Experiments were carried out at the Experimental Field of the University of Buenos Aires, Argentina (34°32′S, 58°26′W) between January and March 2019. Honeybees workers (Apis mellifera Linnaeus 1758) of unknown age were captured as they landed at the entrance of at least 10 different Langstroth hives of 10 frames each and composed of a mated queen, three or four frames of capped brood, food reserves and about 20,000 individuals.

The chemical compounds used to prepare the different treatments (see Table 1) were caffeine (Caff) and l-arginine (Arg) (Sigma-Aldrich, Steinheim, Germany). To prepare the different solutions, we considered the caffeine and l-arginine concentrations previously used in honeybee learning studies (Chalisova et al., 2011; Wright et al., 2013; Lopatina et al., 2017). In the case of caffeine, the concentrations used are within the range found in natural nectars (Kretschmar and Baumann, 1999; Wright et al., 2013). In the case of l-arginine, the concentrations used are below the range found in natural nectars (Gardener and Gillman, 2001).

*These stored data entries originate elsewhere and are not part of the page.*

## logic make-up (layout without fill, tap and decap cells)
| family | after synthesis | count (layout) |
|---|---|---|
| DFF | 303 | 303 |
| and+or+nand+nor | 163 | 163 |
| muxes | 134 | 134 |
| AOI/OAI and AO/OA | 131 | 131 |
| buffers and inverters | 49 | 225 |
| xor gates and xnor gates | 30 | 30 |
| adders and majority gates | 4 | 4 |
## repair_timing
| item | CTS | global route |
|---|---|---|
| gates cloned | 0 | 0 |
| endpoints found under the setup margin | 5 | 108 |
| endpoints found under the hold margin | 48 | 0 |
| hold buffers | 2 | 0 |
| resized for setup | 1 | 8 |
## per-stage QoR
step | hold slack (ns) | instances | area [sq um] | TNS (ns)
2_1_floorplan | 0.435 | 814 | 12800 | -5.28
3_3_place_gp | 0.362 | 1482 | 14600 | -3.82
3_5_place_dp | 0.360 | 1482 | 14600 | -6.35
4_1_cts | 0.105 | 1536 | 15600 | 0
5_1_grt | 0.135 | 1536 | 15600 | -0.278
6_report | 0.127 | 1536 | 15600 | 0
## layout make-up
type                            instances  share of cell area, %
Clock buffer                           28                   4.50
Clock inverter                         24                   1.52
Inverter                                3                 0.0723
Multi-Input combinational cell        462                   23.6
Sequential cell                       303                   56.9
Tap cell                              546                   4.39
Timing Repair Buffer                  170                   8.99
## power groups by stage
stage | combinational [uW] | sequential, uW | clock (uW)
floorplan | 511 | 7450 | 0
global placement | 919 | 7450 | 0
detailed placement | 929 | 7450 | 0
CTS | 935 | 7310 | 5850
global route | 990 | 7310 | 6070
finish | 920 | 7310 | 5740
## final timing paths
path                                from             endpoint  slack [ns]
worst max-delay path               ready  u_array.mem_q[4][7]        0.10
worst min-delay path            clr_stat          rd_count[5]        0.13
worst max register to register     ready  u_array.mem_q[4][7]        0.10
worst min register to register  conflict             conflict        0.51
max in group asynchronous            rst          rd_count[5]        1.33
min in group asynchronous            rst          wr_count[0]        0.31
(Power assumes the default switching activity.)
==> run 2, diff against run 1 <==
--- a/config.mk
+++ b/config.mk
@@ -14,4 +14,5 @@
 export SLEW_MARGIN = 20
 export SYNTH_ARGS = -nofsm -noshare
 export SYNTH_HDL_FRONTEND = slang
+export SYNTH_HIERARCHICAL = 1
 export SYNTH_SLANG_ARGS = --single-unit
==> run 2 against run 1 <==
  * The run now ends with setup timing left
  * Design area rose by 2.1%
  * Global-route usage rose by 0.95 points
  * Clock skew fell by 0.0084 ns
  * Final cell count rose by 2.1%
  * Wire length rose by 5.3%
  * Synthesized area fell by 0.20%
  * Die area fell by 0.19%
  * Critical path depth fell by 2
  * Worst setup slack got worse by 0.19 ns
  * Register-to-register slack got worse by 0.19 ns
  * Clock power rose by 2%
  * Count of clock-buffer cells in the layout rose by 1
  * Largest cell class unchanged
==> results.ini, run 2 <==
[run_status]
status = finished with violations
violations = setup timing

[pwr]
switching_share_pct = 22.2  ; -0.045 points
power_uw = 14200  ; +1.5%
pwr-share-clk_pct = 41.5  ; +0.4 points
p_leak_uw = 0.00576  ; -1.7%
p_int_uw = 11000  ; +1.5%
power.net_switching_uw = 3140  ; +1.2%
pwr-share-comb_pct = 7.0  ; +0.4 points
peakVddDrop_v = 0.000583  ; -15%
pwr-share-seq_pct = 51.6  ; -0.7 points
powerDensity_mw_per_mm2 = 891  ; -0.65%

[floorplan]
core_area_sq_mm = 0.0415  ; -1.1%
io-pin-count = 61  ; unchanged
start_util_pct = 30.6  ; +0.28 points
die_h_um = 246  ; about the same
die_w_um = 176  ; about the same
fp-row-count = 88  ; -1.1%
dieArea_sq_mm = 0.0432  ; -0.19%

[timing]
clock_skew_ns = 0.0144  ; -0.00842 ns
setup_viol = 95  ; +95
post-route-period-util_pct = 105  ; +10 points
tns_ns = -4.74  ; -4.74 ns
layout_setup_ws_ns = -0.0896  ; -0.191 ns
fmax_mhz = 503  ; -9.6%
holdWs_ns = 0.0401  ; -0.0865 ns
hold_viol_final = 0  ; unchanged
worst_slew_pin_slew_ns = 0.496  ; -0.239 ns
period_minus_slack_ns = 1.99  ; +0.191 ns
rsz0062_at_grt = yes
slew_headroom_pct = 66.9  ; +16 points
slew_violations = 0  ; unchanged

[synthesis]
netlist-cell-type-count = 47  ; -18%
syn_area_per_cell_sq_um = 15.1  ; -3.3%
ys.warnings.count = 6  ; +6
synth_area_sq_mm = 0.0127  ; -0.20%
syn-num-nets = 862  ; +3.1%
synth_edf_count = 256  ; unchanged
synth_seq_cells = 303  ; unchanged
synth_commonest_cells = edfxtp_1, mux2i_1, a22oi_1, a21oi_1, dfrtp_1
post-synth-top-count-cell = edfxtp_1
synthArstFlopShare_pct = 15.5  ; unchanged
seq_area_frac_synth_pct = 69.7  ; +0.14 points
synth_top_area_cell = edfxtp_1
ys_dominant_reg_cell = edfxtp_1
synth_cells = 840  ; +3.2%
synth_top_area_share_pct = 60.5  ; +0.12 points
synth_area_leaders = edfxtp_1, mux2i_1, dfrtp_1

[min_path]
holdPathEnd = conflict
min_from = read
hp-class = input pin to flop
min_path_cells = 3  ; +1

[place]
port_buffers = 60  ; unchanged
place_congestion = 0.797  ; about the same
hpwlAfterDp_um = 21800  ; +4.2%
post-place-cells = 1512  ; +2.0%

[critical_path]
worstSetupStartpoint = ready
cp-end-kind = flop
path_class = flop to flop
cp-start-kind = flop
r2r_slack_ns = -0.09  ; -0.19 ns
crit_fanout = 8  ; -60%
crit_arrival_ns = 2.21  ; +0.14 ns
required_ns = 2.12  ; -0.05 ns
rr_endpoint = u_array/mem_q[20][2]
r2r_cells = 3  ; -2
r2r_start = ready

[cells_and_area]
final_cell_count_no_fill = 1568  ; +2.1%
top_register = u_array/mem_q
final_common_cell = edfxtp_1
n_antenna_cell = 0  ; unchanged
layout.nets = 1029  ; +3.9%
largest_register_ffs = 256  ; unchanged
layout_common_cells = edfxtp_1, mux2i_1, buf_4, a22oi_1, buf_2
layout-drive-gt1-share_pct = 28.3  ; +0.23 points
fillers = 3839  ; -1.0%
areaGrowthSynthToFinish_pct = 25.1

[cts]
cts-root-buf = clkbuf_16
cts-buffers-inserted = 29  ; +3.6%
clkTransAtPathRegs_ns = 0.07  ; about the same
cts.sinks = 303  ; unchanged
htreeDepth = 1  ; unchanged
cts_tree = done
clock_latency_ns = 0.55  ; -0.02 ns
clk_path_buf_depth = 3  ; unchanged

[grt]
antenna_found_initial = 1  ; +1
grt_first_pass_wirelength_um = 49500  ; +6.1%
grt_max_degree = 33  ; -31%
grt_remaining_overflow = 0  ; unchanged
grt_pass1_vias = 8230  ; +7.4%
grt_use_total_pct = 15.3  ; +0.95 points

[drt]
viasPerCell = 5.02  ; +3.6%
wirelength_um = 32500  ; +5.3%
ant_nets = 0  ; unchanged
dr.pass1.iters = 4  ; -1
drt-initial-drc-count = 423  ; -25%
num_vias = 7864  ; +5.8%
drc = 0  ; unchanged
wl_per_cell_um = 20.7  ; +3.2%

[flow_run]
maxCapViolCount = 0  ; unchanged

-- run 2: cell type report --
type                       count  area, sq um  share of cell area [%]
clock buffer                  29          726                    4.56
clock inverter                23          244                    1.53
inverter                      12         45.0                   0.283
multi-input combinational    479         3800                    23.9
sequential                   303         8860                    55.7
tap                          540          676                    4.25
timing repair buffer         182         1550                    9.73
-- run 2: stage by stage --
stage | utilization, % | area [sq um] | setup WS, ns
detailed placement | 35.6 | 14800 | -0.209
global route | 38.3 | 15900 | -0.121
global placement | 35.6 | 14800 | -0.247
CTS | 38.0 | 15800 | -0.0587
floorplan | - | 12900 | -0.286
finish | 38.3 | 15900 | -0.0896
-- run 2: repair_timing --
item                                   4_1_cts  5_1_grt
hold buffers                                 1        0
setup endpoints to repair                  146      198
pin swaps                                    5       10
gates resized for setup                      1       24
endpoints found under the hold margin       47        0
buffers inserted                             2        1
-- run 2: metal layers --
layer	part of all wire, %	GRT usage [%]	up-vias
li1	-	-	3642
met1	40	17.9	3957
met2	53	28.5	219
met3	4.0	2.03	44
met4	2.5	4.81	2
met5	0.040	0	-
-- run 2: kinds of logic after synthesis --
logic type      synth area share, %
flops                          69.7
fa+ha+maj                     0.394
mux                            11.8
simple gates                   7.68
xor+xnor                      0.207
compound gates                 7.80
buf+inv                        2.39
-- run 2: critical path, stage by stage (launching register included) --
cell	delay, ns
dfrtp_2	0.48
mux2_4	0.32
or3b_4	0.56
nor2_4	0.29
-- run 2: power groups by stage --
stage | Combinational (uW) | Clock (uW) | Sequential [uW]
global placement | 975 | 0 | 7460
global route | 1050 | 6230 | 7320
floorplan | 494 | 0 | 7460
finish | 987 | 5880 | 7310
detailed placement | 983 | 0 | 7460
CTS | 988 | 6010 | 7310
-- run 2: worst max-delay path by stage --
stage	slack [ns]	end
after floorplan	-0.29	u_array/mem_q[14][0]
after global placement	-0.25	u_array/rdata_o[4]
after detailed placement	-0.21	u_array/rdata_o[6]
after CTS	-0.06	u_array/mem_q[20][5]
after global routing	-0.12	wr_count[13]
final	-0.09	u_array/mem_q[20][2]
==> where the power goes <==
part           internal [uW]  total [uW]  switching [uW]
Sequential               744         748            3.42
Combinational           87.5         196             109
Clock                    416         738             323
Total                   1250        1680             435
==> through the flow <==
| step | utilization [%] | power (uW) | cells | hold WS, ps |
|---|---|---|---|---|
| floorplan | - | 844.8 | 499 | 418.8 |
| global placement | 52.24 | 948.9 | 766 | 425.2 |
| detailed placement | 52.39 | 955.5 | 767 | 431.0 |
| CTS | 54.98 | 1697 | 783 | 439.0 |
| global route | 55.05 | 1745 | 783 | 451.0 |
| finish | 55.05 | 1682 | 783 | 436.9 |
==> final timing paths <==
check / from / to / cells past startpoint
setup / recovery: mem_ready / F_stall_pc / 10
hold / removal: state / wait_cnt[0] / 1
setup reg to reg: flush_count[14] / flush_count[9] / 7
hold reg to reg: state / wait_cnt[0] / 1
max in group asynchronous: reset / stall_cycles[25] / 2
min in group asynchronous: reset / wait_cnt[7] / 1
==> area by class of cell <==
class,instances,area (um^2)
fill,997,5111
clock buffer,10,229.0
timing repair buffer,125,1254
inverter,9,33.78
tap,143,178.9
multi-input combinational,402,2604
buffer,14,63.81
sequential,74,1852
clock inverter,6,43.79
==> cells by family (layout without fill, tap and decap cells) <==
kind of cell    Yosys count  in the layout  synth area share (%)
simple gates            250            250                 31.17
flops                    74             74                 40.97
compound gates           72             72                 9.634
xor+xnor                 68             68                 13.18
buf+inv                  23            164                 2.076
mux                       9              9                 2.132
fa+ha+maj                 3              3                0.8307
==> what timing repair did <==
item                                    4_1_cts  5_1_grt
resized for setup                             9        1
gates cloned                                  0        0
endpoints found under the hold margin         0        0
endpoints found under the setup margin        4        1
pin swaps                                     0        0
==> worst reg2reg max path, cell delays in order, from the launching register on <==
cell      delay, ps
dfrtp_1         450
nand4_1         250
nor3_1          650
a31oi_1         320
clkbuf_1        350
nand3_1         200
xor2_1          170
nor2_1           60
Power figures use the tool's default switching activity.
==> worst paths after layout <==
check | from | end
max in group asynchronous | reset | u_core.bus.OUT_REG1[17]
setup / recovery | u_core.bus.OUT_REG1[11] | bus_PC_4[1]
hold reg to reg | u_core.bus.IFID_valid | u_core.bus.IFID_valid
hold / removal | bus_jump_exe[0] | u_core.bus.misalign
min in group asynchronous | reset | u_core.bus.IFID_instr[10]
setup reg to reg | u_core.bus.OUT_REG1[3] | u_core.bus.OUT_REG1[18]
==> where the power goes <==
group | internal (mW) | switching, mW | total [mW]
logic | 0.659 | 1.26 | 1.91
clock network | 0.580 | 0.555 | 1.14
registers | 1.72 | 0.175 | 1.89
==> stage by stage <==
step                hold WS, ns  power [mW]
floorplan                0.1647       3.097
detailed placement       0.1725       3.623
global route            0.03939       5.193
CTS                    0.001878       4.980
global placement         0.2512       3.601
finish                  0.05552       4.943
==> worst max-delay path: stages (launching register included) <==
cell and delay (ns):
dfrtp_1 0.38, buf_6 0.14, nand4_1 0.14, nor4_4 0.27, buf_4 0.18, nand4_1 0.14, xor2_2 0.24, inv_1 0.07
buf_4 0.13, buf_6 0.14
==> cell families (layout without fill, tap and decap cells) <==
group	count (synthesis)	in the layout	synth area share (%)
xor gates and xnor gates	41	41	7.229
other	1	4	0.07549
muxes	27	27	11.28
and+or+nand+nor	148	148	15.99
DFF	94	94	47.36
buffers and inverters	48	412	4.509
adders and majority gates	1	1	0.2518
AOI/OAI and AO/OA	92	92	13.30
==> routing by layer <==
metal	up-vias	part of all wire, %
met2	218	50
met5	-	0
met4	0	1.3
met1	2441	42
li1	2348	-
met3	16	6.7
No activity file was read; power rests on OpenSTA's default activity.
File: src/rtl/spi_master_if.sv
// rtl/spi_master_if.sv - host handshake and SPI pin bundle for spi_master
interface spi_master_if #(
    parameter int PACKET_WIDTH = 40
);
    logic [PACKET_WIDTH-1:0] txData;
    logic                    start;
    logic                    busy;
    logic [PACKET_WIDTH-1:0] rxData;
    logic                    dataReady;
    logic                    spi_SCLK;
    logic                    spi_SSEL;
    logic                    spi_MOSI;
    logic                    spi_MISO;

    modport master (
        input  txData,
        input  start,
        input  spi_MISO,
        output busy,
        output rxData,
        output dataReady,
        output spi_SCLK,
        output spi_SSEL,
        output spi_MOSI
    );

    modport slave (
        output txData,
        output start,
        output spi_MISO,
        input  busy,
        input  rxData,
        input  dataReady,
        input  spi_SCLK,
        input  spi_SSEL,
        input  spi_MOSI
    );
endinterface
==> src/rtl/jk_bank_pkg.sv <==
// Shared types and helpers for the JK bank driver.
// Command opcodes, controller states and the per-bit target-state rule.
package jk_bank_pkg;

    // Retry counter width; MAX_RETRY must fit in it (0..15).
    localparam int unsigned RETRY_W   = 4;
    localparam int unsigned RETRY_MAX = 15;

    typedef enum logic [1:0] {
        OP_LOAD   = 2'b00,
        OP_TOGGLE = 2'b01,
        OP_CLEAR  = 2'b10,
        OP_SET    = 2'b11
    } op_e;

    typedef enum logic [1:0] {
        ST_IDLE  = 2'b00,
        ST_APPLY = 2'b01,
        ST_CHECK = 2'b10,
        ST_RESP  = 2'b11
    } state_e;

    // Target value of one bank bit given its current value q and command bit d.
    // Applied bit by bit so the helper stays independent of the bank width.
    function automatic logic next_expected(op_e op, logic q, logic d);
        logic e;
        case (op)
            OP_LOAD:   e = d;
            OP_TOGGLE: e = q ^ d;
            OP_CLEAR:  e = q & ~d;
            OP_SET:    e = q | d;
            default:   e = q;
        endcase
        return e;
    endfunction

endpackage

==> src/rtl/jk_excitation_calc.sv <==
// Combinational J/K excitation for a bank of JK flip-flops.
// First attempt follows the command rules; a retry drives LOAD-style toward the expected value.
module jk_excitation_calc
    import jk_bank_pkg::*;
#(
    parameter int unsigned WIDTH = 8
) (
    input  op_e              op,
    input  logic             retry,
    input  logic [WIDTH-1:0] q,
    input  logic [WIDTH-1:0] d,
    input  logic [WIDTH-1:0] expected,
    output logic [WIDTH-1:0] j,
    output logic [WIDTH-1:0] k
);

    // Per-bit excitation; bits that need no change drive j=k=0 so they hold.
    always_comb begin
        j = '0;
        k = '0;
        if (retry) begin
            j = expected & ~q;
            k = ~expected & q;
        end else begin
            unique case (op)
                OP_LOAD: begin
                    j = d & ~q;
                    k = ~d & q;
                end
                OP_TOGGLE: begin
                    j = d;
                    k = d;
                end
                OP_CLEAR: k = d;
                OP_SET:   j = d;
                default: begin
                    j = '0;
                    k = '0;
                end
            endcase
        end
    end

endmodule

For classical conditioning assays, we used 1-hexanol and nonanal (Sigma-Aldrich), both pure odours commonly present in floral fragrances (Knudsen et al., 1993) that are known to be similarly learned by honeybees (Guerrieri et al., 2005).

Captured bees were anaesthetized in the laboratory at −4°C for 1 min and then individually harnessed in metal tubes. Cold anaesthetization was carried out to reduce stress levels and increase the survival rate (Takeda, 1961; Bitterman et al., 1983; Matsumoto et al., 2012). Afterwards, bees were kept in darkness in an incubator at 28°C and 75% relative humidity, for 1 h prior to the experiments. Harnessing restrained the body movements of the bees but allowed them to freely move their antennae and mouthparts (Bitterman et al., 1983; Guerrieri et al., 2005).

To study how caffeine, l-arginine and mixtures of the two could affect associative learning and memory in honeybees, several worker bees were harnessed to undergo a classical conditioning protocol adapted from the proboscis extension response (PER) paradigm (Bitterman et al., 1983; Guerrieri et al., 2005; Felsenberg et al., 2011; Matsumoto et al., 2012). During a PER conditioning procedure, bees learn to associate a given olfactory stimulus (conditioned stimulus, CS) with a reward (unconditioned stimulus, US). Here, the reward contained different concentrations of the above secondary compounds (Table 1). The goal of this study was to follow their effect on three different stages of the associative learning process: acquisition (during the PER conditioning assay) and memory retention, in the short term (15 min after conditioning) and long term (24 h after conditioning).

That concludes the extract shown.